According to the Anglo-Saxon Chronicle of 485, Ælle fought a battle with the British at Mercredesburne. Other versions of the battle have been derived from more elaborate descriptions, such as the one from Henry of Huntingdon, a 12th-century historian's version who suggests that when the army of Ælle and his sons engaged with the Britons neither side won and both sides pledged friendship although after the event the Anglo-Saxons sent a request to the German homelands for more troops.

The 14th century chronicler Roger of Wendover even names the leader of the British forces as Aurelius Ambrosius.

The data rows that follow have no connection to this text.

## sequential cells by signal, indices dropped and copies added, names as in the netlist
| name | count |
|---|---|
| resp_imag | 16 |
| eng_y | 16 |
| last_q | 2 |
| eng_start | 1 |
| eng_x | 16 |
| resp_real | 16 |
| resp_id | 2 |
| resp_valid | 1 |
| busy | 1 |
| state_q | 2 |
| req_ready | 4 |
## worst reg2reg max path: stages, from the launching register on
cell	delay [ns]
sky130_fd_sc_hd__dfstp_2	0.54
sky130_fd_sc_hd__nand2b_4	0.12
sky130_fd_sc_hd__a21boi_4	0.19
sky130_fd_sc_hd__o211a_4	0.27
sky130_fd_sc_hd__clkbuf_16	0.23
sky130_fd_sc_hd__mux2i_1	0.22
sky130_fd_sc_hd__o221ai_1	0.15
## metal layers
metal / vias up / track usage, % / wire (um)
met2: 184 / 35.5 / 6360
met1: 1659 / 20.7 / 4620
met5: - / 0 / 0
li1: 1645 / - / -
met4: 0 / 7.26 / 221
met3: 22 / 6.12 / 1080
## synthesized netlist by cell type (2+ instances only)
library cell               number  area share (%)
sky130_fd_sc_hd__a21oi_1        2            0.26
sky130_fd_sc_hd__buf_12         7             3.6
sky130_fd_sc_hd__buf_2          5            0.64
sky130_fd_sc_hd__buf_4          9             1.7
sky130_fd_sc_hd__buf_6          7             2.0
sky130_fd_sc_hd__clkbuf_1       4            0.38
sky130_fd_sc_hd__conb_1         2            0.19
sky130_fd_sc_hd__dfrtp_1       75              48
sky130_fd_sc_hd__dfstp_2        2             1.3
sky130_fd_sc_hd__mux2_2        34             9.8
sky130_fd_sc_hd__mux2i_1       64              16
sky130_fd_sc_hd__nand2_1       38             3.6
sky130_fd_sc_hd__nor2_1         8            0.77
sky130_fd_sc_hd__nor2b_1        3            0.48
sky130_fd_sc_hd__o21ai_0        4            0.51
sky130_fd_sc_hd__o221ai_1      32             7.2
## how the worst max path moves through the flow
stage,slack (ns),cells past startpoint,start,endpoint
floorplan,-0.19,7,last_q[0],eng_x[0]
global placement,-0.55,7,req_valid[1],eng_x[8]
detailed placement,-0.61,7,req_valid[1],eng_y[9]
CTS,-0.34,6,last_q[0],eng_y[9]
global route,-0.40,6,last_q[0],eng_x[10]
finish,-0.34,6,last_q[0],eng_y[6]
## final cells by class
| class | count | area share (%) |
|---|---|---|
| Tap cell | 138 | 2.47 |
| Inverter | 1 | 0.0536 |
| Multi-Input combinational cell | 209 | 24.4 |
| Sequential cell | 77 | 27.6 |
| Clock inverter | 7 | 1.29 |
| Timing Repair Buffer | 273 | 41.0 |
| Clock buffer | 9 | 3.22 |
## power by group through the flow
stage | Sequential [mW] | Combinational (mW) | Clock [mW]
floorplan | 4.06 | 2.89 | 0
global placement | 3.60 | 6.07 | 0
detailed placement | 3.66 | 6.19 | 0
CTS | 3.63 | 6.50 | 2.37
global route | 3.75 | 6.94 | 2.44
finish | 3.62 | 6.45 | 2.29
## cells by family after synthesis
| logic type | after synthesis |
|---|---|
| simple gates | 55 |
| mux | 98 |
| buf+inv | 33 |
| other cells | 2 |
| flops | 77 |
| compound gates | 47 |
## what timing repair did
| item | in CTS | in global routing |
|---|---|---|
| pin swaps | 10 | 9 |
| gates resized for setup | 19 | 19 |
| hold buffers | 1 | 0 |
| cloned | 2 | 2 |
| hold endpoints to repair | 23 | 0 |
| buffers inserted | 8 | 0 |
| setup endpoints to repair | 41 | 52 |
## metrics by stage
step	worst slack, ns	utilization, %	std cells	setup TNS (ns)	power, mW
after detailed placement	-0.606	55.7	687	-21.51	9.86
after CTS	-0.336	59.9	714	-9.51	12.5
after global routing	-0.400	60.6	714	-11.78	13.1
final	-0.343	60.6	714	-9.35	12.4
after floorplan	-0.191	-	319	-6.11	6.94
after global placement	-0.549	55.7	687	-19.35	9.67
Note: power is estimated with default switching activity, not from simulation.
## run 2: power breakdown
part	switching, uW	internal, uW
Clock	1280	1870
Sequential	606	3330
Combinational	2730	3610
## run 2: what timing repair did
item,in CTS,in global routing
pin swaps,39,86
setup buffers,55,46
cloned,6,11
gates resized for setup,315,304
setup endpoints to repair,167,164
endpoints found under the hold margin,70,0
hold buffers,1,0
<file path="config.mk">
export PLATFORM = sky130hd
export DESIGN_NAME = seq_bcd_converter
export DESIGN_NICKNAME = d
export VERILOG_FILES = /design/src/rtl/seq_bcd_converter.sv
export SDC_FILE = /design/constraint.sdc
export NUM_CORES = 1
export LEC_CHECK = 0
export ABC_AREA = 1
export CAP_MARGIN = 10
export CORE_MARGIN = 2
export CORE_UTILIZATION = 40
export DETAILED_ROUTE_END_ITERATION = 6
export HOLD_SLACK_MARGIN = 0.05
export MAX_ROUTING_LAYER = met4
export PLACE_DENSITY = 0.62
export SLEW_MARGIN = 30
export SYNTH_ARGS = -nofsm -noshare
export SYNTH_HDL_FRONTEND = slang
export SYNTH_SLANG_ARGS = --single-unit
export TNS_END_PERCENT = 20
</file>
<file path="constraint.sdc">
create_clock -name clk -period 2.2 [get_ports clk]
set_input_delay 0.44 -clock clk [delete_from_list [all_inputs] [get_ports clk]]
set_output_delay 0.44 -clock clk [all_outputs]
set_load 0.01 [all_outputs]
</file>
--- src/rtl/triangle_test_ctrl.sv ---
// triangle_test_ctrl: sequences four area requests on a shared area unit and
// decides whether the test point lies inside (or on an edge of) the triangle
module triangle_test_ctrl #(
  parameter int CW       = triangle_test_ctrl_pkg::CW,
  parameter int AW       = triangle_test_ctrl_pkg::AW,
  parameter int MAX_WAIT = 255
) (
  input  logic                 clk,
  input  logic                 rst,
  input  logic                 in_valid,
  output logic                 in_ready,
  input  logic [CW-1:0]        p1x,
  input  logic [CW-1:0]        p1y,
  input  logic [CW-1:0]        p2x,
  input  logic [CW-1:0]        p2y,
  input  logic [CW-1:0]        p3x,
  input  logic [CW-1:0]        p3y,
  input  logic [CW-1:0]        ptx,
  input  logic [CW-1:0]        pty,
  output logic                 ar_start,
  output logic signed [CW:0]   ar_ax,
  output logic signed [CW:0]   ar_ay,
  output logic signed [CW:0]   ar_bx,
  output logic signed [CW:0]   ar_by,
  output logic signed [CW:0]   ar_cx,
  output logic signed [CW:0]   ar_cy,
  input  logic                 ar_done,
  input  logic signed [AW-1:0] ar_area,
  output logic                 out_valid,
  input  logic                 out_ready,
  output logic                 out_inside,
  output logic                 out_degen,
  output logic                 out_err
);
  import triangle_test_ctrl_pkg::*;
  localparam int WW = $clog2(MAX_WAIT + 1);
  state_e                 state_q, state_d;
  idx_t                   k_q, k_d;
  logic [3:0][1:0][CW-1:0] pts_q, pts_d;
  logic [AW:0]            afull_q, afull_d;
  logic [AW+1:0]          sum_q, sum_d;
  logic [WW-1:0]          wd_q, wd_d;
  logic                   inside_q, inside_d, degen_q, degen_d, err_q, err_d;
  logic signed [AW:0]     area_x;
  logic [AW:0]            mag;
  logic signed [CW:0]     m_ax, m_ay, m_bx, m_by, m_cx, m_cy;
  tri_operand_mux #(.W(CW)) u_mux (
    .k_i  (k_d),
    .pts_i(pts_d),
    .ax_o (m_ax),
    .ay_o (m_ay),
    .bx_o (m_bx),
    .by_o (m_by),
    .cx_o (m_cx),
    .cy_o (m_cy)
  );
  assign area_x    = {ar_area[AW-1], ar_area};
  assign mag       = area_x[AW] ? -area_x : area_x;
  assign in_ready  = state_q == S_IDLE;
  assign ar_start  = state_q == S_ISSUE;
  assign out_valid = state_q == S_OUT;
  assign out_inside = inside_q;
  assign out_degen  = degen_q;
  assign out_err    = err_q;
  always_comb begin
    state_d  = state_q;
    k_d      = k_q;
    pts_d    = pts_q;
    afull_d  = afull_q;
    sum_d    = sum_q;
    wd_d     = wd_q;
    inside_d = inside_q;
    degen_d  = degen_q;
    err_d    = err_q;
    case (state_q)
      S_IDLE: if (in_valid) begin
        pts_d   = {pty, ptx, p3y, p3x, p2y, p2x, p1y, p1x};
        k_d     = '0;
        afull_d = '0;
        sum_d   = '0;
        state_d = S_ISSUE;
      end
      S_ISSUE: begin
        wd_d    = '0;
        state_d = S_WAIT;
      end
      S_WAIT: if (ar_done) begin
        afull_d = (k_q == 2'd0) ? mag : afull_q;
        sum_d   = (k_q == 2'd0) ? sum_q : sum_q + {1'b0, mag};
        k_d     = (k_q == 2'd3) ? k_q : k_q + 2'd1;
        state_d = (k_q == 2'd3) ? S_SUM : S_ISSUE;
      end else if (wd_q == WW'(MAX_WAIT - 1)) begin
        err_d    = 1'b1;
        inside_d = 1'b0;
        degen_d  = 1'b0;
        state_d  = S_OUT;
      end else begin
        wd_d = wd_q + 1'b1;
      end
      S_SUM: begin
        degen_d  = afull_q == '0;
        inside_d = (afull_q != '0) && (sum_q == {1'b0, afull_q});
        err_d    = 1'b0;
        state_d  = S_OUT;
      end
      S_OUT: state_d = out_ready ? S_IDLE : S_OUT;
      default: state_d = S_IDLE;
    endcase
  end
  // operands are loaded on entry to ISSUE and then held through WAIT
  always_ff @(posedge clk) begin
    if (rst) begin
      state_q  <= S_IDLE;
      k_q      <= '0;
      pts_q    <= '0;
      afull_q  <= '0;
      sum_q    <= '0;
      wd_q     <= '0;
      inside_q <= 1'b0;
      degen_q  <= 1'b0;
      err_q    <= 1'b0;
      ar_ax    <= '0;
      ar_ay    <= '0;
      ar_bx    <= '0;
      ar_by    <= '0;
      ar_cx    <= '0;
      ar_cy    <= '0;
    end else begin
      state_q  <= state_d;
      k_q      <= k_d;
      pts_q    <= pts_d;
      afull_q  <= afull_d;
      sum_q    <= sum_d;
      wd_q     <= wd_d;
      inside_q <= inside_d;
      degen_q  <= degen_d;
      err_q    <= err_d;
      if (state_d == S_ISSUE) begin
        ar_ax <= m_ax;
        ar_ay <= m_ay;
        ar_bx <= m_bx;
        ar_by <= m_by;
        ar_cx <= m_cx;
        ar_cy <= m_cy;
      end
    end
  end
endmodule

--- config.mk ---
export PLATFORM = sky130hd
export DESIGN_NAME = triangle_test_ctrl
export DESIGN_NICKNAME = d
export VERILOG_FILES = /design/src/rtl/triangle_test_ctrl_pkg.sv /design/src/rtl/tri_operand_mux.sv /design/src/rtl/triangle_test_ctrl.sv
export SDC_FILE = /design/constraint.sdc
export NUM_CORES = 1
export LEC_CHECK = 0
export ABC_AREA = 0
export CORE_ASPECT_RATIO = 0.6
export CORE_MARGIN = 2
export CORE_UTILIZATION = 54
export DETAILED_ROUTE_END_ITERATION = 10
export GPL_TIMING_DRIVEN = 0
export PLACE_DENSITY = 0.82
export SLEW_MARGIN = 20
export SYNTH_ARGS = -nofsm -noshare
export SYNTH_HDL_FRONTEND = slang
export SYNTH_SLANG_ARGS = --single-unit
export TNS_END_PERCENT = 5
--- constraint.sdc ---
create_clock -name clk -period 4.3 [get_ports clk]
set_input_delay 0.645 -clock clk [delete_from_list [all_inputs] [get_ports clk]]
set_output_delay 0.645 -clock clk [all_outputs]
set_load 0.02 [all_outputs]
**src/rtl/si_div_iter_12b_pkg.sv**
```systemverilog
// Shared constants and state encoding for the iterative signed divider.
// Default operand width, iteration count and FSM states.
package si_div_iter_12b_pkg;

    localparam int DW_DEF = 12;
    localparam int ITER   = 2 * DW_DEF;

    typedef enum logic [1:0] {
        IDLE,
        CALC,
        FIX,
        DONE
    } state_t;

endpackage

```
**src/rtl/si_div_step.sv**
```systemverilog
// One restoring shift-subtract iteration of the magnitude divider.
// Produces the next partial remainder and one quotient bit.
module si_div_step
    import si_div_iter_12b_pkg::*;
#(
    parameter int DW = DW_DEF
) (
    input  logic [DW:0] prem,
    input  logic        din,
    input  logic [DW:0] dvs,
    output logic [DW:0] nrem,
    output logic        qbit
);

    logic [DW+1:0] trial;
    logic [DW+1:0] diff;

    // prem < dvs <= 2^(DW-1), so trial never reaches bit DW+1
    assign trial = {prem, din};
    assign diff  = trial - {1'b0, dvs};
    assign qbit  = ~diff[DW+1];
    assign nrem  = qbit ? diff[DW:0] : trial[DW:0];

endmodule

```
**src/rtl/si_div_iter_12b.sv**
```systemverilog
// Iterative signed divider: 2*DW-bit dividend by DW-bit divisor,
// truncating toward zero, with saturation and divide-by-zero flags.
module si_div_iter_12b
    import si_div_iter_12b_pkg::*;
#(
    parameter int DW = DW_DEF
) (
    input  logic            clk,
    input  logic            rst_n,
    input  logic [2*DW-1:0] dvd,
    input  logic [DW-1:0]   dvs,
    input  logic            in_vld,
    output logic            in_rdy,
    output logic [DW-1:0]   quo,
    output logic [DW-1:0]   rem,
    output logic            div0,
    output logic            ovf,
    output logic            out_vld,
    input  logic            out_rdy
);

    localparam int CW = $clog2(2 * DW + 1);
    localparam logic [CW-1:0] NIT = CW'(2 * DW);

    localparam logic [2*DW-1:0] QPOS = {{(DW + 1){1'b0}}, {(DW - 1){1'b1}}};
    localparam logic [2*DW-1:0] QNEG = {{DW{1'b0}}, 1'b1, {(DW - 1){1'b0}}};
    localparam logic [DW-1:0]   SMAX = {1'b0, {(DW - 1){1'b1}}};
    localparam logic [DW-1:0]   SMIN = {1'b1, {(DW - 1){1'b0}}};

    state_t st, st_n;

    logic            sd, ss;
    logic [2*DW-1:0] acc;
    logic [DW:0]     mdvs, prem, prem_n;
    logic            qbit;
    logic [CW-1:0]   cnt;

    logic            dz;
    logic [2*DW-1:0] advd;
    logic [DW:0]     advs;
    logic            neg, ovf_n;
    logic [DW-1:0]   qs, quo_n, rem_n;

    assign dz   = (dvs == '0);
    assign advd = dvd[2*DW-1] ? -dvd : dvd;
    // One extra bit so the most negative divisor has a magnitude
    assign advs = dvs[DW-1] ? -{1'b1, dvs} : {1'b0, dvs};

    si_div_step #(.DW(DW)) u_step (
        .prem (prem),
        .din  (acc[2*DW-1]),
        .dvs  (mdvs),
        .nrem (prem_n),
        .qbit (qbit)
    );

    assign neg   = sd ^ ss;
    assign ovf_n = neg ? (acc > QNEG) : (acc > QPOS);
    assign qs    = neg ? -acc[DW-1:0] : acc[DW-1:0];
    assign quo_n = ovf_n ? (neg ? SMIN : SMAX) : qs;
    assign rem_n = sd ? -prem[DW-1:0] : prem[DW-1:0];

    always_comb begin
        st_n = st;
        unique case (st)
            IDLE: if (in_vld) st_n = dz ? DONE : CALC;
            CALC: if (cnt == CW'(1)) st_n = FIX;
            FIX:  st_n = DONE;
            DONE: if (out_rdy) st_n = IDLE;
            default: st_n = IDLE;
        endcase
    end

    assign in_rdy  = (st == IDLE);
    assign out_vld = (st == DONE);

    always_ff @(posedge clk) begin
        if (!rst_n) begin
            st   <= IDLE;
            cnt  <= '0;
            sd   <= 1'b0;
            ss   <= 1'b0;
            acc  <= '0;
            mdvs <= '0;
            prem <= '0;
            quo  <= '0;
            rem  <= '0;
            div0 <= 1'b0;
            ovf  <= 1'b0;
        end else begin
            st <= st_n;
            unique case (st)
                IDLE: begin
                    if (in_vld) begin
                        sd   <= dvd[2*DW-1];
                        ss   <= dvs[DW-1];
                        acc  <= advd;
                        mdvs <= advs;
                        prem <= '0;
                        cnt  <= NIT;
                        if (dz) begin
                            div0 <= 1'b1;
                            ovf  <= 1'b0;
                            rem  <= '0;
                            quo  <= dvd[2*DW-1] ? SMIN : SMAX;
                        end
                    end
                end
                CALC: begin
                    // Dividend bits shift out as quotient bits shift in
                    acc  <= {acc[2*DW-2:0], qbit};
                    prem <= prem_n;
                    cnt  <= cnt - CW'(1);
                end
                FIX: begin
                    quo  <= quo_n;
                    rem  <= rem_n;
                    ovf  <= ovf_n;
                    div0 <= 1'b0;
                end
                DONE: ;
                default: ;
            endcase
        end
    end

endmodule

```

The problem for historians is that the Anglo-Saxon Chronicle was commissioned in the reign of Alfred the Great some four hundred years after the supposed events. There is some evidence that the Anglo-Saxons were using runes at this time. However their culture was largely of an oral tradition and they did not really start writing down legal and historical events until they were evangelised; this would have been the late 7th century for the South Saxons. The early Christian chroniclers would have taken most of their references for the early period from oral sources such as poetry. The medieval historians then produced embroidered versions of the chronicles to suit their own purposes.

==Aftermath==
The Anglo-Saxon Chronicle does not provide any information on the death of Ælle or his succession, but Henry of Huntingdon suggests that Ælle died as the first king of Sussex in 515 and that he was succeeded by his son Cissa.

==Location==
The location of the battle is unknown.

The villages of Ashburnham and Penhurst in East Sussex maintain a tradition that a pre-Saxon earthwork known as Town Creep, situated in Creep Wood which adjoins the two villages, was the site of Mercredsburn. Oral tradition surviving to the end of the 19th century referred to the earthwork as being the site of a town which was besieged and destroyed by the Saxons. In 1896 members of The Sussex Archaeological Society investigated this claim, and subsequently published a paper concluding that the earthwork was a possible location for the battle of Mercredsburn, and that the modern name, Town Creep, could have an etymology derived from the latter part of "Mercrede", whilst the "burn" (or stream) may refer to The Ashburn stream running beneath the earthwork.

There is also a possibility that "Mearcredesburnan stede" was at modern Binstead based on the etymology "mære cærses burnan steðe" meaning "the sea landing stage at the watercress stream".